REQUIRED WORK: The entries below contain a line with "export IMPL_viasPerCell=5.98" and a line with "export IMPL_drive_above_1_share_pct=36.3". Quote exactly those two lines and all lines between them.

THE RECORDS:
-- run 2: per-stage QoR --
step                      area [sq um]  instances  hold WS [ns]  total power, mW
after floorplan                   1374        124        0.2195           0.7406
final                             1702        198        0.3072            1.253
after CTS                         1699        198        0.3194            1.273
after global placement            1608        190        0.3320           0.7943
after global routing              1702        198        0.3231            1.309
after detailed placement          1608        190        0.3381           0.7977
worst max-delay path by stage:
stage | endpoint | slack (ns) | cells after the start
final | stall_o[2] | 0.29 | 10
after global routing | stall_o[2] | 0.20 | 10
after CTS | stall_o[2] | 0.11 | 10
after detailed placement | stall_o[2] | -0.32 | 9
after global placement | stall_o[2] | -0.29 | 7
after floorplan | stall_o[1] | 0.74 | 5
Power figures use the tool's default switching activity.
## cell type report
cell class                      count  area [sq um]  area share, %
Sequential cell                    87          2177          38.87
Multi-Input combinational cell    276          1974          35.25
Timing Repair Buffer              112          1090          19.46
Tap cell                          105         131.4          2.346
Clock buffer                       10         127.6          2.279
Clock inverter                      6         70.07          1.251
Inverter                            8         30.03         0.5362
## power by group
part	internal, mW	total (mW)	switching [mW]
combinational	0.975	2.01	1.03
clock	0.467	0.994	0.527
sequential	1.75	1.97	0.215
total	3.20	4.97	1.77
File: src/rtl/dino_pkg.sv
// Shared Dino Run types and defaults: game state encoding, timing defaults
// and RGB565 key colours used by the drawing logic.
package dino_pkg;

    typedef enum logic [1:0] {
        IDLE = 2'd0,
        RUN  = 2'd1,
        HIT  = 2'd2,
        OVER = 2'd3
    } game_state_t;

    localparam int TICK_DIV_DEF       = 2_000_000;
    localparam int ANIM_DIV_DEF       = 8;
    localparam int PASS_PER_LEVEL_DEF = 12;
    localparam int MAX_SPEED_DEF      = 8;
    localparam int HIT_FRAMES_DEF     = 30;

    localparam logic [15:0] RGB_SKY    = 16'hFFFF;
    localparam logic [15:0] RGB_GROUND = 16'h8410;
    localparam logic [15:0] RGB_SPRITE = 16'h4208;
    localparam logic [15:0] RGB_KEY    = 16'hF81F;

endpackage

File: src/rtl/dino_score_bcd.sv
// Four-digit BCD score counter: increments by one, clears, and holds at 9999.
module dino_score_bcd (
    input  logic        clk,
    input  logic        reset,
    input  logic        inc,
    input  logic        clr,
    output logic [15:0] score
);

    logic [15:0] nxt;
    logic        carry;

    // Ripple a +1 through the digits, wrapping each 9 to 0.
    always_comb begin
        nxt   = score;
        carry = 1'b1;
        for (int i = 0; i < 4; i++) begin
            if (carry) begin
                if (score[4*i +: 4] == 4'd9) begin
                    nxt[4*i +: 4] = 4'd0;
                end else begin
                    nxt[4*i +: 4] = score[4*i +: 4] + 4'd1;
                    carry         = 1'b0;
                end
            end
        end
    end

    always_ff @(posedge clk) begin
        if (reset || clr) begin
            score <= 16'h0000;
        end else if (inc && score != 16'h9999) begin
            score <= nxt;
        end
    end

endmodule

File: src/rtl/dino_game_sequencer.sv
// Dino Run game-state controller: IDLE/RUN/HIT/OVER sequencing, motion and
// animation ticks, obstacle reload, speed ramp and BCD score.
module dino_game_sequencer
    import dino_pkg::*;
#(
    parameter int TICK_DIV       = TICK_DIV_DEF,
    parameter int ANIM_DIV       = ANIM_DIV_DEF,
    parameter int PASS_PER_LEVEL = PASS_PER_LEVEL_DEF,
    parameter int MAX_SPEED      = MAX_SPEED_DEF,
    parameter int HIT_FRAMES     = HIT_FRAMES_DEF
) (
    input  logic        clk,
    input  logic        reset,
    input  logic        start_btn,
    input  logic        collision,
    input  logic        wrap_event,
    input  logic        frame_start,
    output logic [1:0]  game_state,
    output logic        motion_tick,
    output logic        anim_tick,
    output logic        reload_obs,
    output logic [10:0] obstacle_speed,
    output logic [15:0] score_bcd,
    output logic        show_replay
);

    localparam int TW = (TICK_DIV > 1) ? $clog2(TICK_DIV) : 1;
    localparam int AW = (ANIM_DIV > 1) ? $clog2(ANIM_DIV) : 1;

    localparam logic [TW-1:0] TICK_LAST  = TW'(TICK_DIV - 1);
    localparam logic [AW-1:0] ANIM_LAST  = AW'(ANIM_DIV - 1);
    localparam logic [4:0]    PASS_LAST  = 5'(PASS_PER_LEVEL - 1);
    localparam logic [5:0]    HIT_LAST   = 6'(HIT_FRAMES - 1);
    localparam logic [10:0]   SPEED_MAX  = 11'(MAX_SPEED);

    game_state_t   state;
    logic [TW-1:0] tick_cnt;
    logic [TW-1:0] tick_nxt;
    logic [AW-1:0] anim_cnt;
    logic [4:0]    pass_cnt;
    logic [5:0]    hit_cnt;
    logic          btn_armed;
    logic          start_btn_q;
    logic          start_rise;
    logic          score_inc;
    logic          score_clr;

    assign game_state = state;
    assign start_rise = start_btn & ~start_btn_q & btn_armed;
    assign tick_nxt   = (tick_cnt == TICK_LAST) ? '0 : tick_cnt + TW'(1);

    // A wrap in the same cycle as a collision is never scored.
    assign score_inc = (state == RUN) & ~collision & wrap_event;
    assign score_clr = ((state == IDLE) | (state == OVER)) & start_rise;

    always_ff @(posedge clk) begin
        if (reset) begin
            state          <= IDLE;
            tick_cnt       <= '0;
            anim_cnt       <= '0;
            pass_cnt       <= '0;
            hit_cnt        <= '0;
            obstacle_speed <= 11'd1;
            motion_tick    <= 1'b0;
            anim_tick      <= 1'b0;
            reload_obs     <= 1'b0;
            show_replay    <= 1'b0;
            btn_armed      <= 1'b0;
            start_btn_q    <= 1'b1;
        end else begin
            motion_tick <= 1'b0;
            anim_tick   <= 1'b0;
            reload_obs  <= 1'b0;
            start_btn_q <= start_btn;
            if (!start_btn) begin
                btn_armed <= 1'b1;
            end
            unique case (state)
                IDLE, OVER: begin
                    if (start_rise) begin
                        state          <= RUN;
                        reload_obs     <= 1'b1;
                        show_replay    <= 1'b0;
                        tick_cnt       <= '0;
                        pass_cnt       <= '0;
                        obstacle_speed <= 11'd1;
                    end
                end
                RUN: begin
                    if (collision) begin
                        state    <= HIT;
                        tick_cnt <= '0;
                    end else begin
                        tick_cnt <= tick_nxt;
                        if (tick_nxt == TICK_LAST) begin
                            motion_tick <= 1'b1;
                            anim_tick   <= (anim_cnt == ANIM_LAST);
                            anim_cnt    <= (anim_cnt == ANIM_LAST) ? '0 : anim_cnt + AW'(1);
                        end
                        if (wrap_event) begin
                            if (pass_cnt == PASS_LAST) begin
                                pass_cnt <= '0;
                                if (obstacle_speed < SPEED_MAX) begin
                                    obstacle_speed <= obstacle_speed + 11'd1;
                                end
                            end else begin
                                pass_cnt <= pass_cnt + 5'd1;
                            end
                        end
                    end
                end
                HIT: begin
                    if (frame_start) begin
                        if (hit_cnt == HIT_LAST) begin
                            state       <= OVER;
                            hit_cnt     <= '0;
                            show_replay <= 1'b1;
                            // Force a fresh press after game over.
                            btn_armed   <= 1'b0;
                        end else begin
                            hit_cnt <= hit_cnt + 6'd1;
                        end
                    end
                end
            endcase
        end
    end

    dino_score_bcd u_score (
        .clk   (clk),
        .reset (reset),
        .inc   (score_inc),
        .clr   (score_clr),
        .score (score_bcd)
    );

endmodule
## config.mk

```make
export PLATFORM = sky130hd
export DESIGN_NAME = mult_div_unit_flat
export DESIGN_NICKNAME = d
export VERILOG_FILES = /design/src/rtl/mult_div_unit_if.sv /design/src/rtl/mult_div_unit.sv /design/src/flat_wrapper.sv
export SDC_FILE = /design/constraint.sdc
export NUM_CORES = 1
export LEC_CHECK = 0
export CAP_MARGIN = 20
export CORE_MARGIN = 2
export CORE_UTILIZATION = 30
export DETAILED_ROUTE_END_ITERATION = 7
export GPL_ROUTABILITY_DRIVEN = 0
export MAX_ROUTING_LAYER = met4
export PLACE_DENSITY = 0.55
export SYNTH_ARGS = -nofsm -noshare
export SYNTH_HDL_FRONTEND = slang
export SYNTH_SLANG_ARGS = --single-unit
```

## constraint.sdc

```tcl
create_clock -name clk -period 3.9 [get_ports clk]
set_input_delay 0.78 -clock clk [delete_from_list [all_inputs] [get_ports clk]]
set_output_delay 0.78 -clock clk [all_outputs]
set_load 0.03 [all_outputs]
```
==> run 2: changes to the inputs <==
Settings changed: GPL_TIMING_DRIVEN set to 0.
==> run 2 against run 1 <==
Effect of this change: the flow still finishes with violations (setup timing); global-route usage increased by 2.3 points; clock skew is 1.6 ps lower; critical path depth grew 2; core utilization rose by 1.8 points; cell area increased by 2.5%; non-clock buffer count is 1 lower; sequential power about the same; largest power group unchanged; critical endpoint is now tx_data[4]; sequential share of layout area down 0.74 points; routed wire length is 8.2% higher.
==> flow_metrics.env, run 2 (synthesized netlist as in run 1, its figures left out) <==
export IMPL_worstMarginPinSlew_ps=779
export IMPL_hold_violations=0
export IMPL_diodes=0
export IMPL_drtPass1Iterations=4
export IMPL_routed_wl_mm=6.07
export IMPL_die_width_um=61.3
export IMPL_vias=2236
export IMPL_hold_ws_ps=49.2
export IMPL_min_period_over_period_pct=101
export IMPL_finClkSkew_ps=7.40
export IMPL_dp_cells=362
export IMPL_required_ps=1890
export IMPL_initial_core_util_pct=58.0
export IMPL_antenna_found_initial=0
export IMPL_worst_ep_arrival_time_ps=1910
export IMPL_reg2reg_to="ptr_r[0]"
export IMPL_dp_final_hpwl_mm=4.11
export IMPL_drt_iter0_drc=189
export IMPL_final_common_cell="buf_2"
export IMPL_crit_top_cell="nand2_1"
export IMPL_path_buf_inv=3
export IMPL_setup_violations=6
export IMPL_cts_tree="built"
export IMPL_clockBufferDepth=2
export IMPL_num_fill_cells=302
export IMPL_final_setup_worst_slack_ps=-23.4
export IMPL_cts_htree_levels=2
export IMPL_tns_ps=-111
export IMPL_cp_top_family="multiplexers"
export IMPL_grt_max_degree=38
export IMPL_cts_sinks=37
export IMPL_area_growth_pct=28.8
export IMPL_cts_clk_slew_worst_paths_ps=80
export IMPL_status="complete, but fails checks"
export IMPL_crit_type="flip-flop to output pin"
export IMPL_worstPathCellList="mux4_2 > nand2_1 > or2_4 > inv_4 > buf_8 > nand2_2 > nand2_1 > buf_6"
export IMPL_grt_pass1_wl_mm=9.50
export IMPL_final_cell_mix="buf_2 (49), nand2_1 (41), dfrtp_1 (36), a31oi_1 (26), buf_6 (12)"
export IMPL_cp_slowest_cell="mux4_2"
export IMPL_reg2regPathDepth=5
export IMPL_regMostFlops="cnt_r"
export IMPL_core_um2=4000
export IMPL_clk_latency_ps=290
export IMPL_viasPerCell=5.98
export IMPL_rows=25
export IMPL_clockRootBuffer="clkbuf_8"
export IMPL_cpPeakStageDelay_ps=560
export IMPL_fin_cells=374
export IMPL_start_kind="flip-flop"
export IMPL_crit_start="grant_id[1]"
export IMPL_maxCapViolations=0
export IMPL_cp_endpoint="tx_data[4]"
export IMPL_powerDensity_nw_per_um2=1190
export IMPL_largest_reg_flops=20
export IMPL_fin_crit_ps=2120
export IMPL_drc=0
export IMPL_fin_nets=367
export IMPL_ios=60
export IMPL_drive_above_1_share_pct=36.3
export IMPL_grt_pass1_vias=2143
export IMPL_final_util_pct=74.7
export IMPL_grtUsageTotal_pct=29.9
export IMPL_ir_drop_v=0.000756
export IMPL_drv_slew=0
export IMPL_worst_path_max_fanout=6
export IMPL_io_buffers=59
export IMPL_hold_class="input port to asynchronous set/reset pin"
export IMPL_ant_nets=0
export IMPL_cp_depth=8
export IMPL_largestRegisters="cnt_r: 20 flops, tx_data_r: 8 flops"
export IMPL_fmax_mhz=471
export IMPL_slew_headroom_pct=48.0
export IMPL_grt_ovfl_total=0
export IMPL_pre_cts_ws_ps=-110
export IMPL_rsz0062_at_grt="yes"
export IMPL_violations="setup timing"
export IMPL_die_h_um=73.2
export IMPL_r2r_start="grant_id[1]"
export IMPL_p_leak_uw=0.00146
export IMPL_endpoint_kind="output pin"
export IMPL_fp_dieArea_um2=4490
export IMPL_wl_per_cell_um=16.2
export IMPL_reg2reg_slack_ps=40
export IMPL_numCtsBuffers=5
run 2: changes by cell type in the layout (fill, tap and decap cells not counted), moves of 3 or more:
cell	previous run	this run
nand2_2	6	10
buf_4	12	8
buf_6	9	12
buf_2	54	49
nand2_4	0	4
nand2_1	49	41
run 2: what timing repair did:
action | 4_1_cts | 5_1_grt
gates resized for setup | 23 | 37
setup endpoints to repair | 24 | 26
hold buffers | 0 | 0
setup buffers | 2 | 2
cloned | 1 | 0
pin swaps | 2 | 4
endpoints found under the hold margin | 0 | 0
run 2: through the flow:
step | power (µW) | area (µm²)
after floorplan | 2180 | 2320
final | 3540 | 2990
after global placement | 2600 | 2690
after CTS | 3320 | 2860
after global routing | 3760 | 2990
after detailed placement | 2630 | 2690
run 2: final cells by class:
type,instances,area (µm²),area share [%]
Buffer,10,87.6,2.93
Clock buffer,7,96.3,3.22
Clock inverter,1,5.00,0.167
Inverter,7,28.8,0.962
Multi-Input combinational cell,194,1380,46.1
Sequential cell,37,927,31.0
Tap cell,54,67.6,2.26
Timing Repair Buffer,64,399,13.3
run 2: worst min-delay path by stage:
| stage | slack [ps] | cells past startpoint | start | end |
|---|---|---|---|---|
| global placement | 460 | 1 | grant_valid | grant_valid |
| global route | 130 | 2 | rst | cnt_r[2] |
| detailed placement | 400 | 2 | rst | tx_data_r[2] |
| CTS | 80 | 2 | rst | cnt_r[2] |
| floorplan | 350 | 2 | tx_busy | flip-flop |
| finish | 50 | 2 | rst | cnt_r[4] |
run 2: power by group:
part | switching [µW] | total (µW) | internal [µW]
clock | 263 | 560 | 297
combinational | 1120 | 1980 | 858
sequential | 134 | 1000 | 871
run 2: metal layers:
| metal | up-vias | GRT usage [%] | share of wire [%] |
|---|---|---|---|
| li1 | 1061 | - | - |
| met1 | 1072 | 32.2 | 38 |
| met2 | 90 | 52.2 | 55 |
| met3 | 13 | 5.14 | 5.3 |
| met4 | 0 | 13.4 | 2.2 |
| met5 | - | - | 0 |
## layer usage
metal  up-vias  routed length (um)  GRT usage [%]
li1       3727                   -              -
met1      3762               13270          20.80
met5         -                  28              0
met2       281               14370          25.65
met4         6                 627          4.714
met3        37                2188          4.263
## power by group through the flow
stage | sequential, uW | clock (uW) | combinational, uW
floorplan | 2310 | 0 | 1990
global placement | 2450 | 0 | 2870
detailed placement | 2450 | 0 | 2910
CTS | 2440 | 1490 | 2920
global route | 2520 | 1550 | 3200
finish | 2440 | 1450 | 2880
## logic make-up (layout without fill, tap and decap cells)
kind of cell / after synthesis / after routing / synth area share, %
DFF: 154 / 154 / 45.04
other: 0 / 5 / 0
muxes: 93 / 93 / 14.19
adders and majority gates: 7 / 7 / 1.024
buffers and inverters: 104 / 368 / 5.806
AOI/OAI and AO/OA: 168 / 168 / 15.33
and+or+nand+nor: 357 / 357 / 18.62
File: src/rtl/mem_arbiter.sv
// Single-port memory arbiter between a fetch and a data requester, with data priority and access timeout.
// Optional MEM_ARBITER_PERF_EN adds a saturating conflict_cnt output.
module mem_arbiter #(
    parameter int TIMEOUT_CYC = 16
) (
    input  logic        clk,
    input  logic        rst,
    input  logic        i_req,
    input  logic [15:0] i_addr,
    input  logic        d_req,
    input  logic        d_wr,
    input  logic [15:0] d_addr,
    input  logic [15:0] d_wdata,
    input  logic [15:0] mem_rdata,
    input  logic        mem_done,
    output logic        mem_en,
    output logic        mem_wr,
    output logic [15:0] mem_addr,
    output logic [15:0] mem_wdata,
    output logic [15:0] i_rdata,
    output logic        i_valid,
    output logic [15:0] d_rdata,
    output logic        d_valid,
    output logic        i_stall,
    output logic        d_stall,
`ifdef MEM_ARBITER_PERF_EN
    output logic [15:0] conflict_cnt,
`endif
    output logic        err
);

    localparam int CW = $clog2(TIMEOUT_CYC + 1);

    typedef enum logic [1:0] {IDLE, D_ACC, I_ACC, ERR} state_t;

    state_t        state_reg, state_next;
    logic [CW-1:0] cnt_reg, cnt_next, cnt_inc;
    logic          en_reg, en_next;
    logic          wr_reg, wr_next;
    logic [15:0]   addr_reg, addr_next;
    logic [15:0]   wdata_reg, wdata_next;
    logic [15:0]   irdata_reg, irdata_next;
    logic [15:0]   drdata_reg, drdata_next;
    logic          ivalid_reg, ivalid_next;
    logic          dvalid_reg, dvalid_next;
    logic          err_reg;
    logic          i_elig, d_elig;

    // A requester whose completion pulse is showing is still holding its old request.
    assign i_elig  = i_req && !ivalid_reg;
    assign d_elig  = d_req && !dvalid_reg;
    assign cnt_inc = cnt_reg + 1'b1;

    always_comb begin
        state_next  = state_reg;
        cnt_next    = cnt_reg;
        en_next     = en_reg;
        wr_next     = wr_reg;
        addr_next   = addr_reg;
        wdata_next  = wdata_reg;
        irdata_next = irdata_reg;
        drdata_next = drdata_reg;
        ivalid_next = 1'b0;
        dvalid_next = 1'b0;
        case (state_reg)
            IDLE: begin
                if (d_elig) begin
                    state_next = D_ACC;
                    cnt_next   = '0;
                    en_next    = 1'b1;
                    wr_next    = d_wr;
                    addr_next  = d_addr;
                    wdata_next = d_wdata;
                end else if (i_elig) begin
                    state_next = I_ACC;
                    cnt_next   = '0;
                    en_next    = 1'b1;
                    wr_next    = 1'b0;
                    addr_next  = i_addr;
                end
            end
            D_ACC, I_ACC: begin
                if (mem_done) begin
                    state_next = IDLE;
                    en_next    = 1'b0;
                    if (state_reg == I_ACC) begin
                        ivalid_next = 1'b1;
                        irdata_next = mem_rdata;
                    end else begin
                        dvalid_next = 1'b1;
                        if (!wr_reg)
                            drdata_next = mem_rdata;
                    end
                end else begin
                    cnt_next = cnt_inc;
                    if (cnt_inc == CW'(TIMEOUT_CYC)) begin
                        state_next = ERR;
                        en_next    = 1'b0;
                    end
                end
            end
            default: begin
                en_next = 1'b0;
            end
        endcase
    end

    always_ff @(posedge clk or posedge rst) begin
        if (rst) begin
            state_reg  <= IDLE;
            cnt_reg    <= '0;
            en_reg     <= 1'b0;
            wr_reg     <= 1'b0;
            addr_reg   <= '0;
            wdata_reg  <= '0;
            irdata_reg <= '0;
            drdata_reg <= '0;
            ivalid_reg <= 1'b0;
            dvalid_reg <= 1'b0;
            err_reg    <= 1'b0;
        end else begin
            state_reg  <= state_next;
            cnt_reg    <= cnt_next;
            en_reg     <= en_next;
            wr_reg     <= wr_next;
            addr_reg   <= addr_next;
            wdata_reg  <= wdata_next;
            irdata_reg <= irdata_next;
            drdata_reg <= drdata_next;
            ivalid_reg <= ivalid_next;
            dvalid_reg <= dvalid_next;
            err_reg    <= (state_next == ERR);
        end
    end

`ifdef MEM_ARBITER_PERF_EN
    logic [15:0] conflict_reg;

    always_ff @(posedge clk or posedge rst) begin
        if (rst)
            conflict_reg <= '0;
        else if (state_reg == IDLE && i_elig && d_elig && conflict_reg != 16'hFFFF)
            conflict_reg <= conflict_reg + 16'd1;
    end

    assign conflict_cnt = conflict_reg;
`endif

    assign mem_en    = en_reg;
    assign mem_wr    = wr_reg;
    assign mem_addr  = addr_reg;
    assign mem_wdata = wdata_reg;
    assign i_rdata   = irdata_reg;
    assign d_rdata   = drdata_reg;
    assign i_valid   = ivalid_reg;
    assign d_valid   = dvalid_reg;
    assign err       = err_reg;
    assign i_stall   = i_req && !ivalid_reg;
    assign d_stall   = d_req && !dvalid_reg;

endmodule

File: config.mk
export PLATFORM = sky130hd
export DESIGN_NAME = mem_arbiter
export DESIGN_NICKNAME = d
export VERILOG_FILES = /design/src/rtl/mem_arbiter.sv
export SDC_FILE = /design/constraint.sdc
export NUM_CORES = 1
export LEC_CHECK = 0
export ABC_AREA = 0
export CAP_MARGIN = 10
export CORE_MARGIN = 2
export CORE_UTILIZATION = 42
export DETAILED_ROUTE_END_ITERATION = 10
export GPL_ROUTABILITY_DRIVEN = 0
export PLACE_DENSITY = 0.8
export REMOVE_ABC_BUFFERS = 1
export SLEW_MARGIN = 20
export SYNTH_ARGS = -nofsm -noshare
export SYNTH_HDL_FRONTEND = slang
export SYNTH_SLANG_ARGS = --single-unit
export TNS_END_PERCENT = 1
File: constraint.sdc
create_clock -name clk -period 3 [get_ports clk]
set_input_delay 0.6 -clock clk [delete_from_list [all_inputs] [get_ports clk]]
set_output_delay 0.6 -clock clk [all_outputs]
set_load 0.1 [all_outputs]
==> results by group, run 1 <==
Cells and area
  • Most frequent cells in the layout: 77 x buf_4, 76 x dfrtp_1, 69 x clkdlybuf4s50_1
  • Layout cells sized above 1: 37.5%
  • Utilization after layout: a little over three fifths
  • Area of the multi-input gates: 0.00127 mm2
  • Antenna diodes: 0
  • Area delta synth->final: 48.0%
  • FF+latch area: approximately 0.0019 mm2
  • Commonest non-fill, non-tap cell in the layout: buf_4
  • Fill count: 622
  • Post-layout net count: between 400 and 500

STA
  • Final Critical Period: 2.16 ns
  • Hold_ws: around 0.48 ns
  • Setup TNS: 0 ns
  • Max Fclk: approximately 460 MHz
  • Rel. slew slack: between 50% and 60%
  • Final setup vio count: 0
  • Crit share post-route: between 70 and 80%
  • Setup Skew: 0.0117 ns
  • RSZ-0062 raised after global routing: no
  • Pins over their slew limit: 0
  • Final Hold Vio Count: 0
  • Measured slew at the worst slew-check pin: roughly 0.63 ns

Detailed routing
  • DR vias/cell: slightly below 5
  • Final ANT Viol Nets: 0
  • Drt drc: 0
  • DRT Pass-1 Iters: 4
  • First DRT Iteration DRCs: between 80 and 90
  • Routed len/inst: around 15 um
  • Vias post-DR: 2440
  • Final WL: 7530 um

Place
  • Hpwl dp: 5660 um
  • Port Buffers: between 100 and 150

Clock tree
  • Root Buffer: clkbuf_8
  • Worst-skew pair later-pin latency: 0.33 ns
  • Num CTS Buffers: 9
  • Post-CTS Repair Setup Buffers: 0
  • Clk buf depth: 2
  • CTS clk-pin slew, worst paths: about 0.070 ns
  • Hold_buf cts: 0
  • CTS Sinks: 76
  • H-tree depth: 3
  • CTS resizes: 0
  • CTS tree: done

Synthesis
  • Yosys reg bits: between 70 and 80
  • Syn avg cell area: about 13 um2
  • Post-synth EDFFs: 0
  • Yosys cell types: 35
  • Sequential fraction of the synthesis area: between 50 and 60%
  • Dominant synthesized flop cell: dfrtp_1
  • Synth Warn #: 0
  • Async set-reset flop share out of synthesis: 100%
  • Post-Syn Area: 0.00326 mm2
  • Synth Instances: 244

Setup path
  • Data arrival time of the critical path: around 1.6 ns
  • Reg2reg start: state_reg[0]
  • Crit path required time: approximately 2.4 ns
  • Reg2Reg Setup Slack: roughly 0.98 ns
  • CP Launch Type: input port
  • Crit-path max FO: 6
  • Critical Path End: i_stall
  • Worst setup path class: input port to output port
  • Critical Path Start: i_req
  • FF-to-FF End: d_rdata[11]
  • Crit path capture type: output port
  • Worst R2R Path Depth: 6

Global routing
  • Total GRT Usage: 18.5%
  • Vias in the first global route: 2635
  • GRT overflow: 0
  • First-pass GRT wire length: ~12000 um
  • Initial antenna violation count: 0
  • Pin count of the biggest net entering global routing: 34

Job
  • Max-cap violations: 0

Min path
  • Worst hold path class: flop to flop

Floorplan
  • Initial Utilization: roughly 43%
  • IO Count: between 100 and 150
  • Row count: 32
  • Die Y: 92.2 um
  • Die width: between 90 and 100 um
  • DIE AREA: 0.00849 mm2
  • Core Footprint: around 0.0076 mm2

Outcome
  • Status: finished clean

SOLUTION FOR THIS PROBLEM:
export IMPL_viasPerCell=5.98
export IMPL_rows=25
export IMPL_clockRootBuffer="clkbuf_8"
export IMPL_cpPeakStageDelay_ps=560
export IMPL_fin_cells=374
export IMPL_start_kind="flip-flop"
export IMPL_crit_start="grant_id[1]"
export IMPL_maxCapViolations=0
export IMPL_cp_endpoint="tx_data[4]"
export IMPL_powerDensity_nw_per_um2=1190
export IMPL_largest_reg_flops=20
export IMPL_fin_crit_ps=2120
export IMPL_drc=0
export IMPL_fin_nets=367
export IMPL_ios=60
export IMPL_drive_above_1_share_pct=36.3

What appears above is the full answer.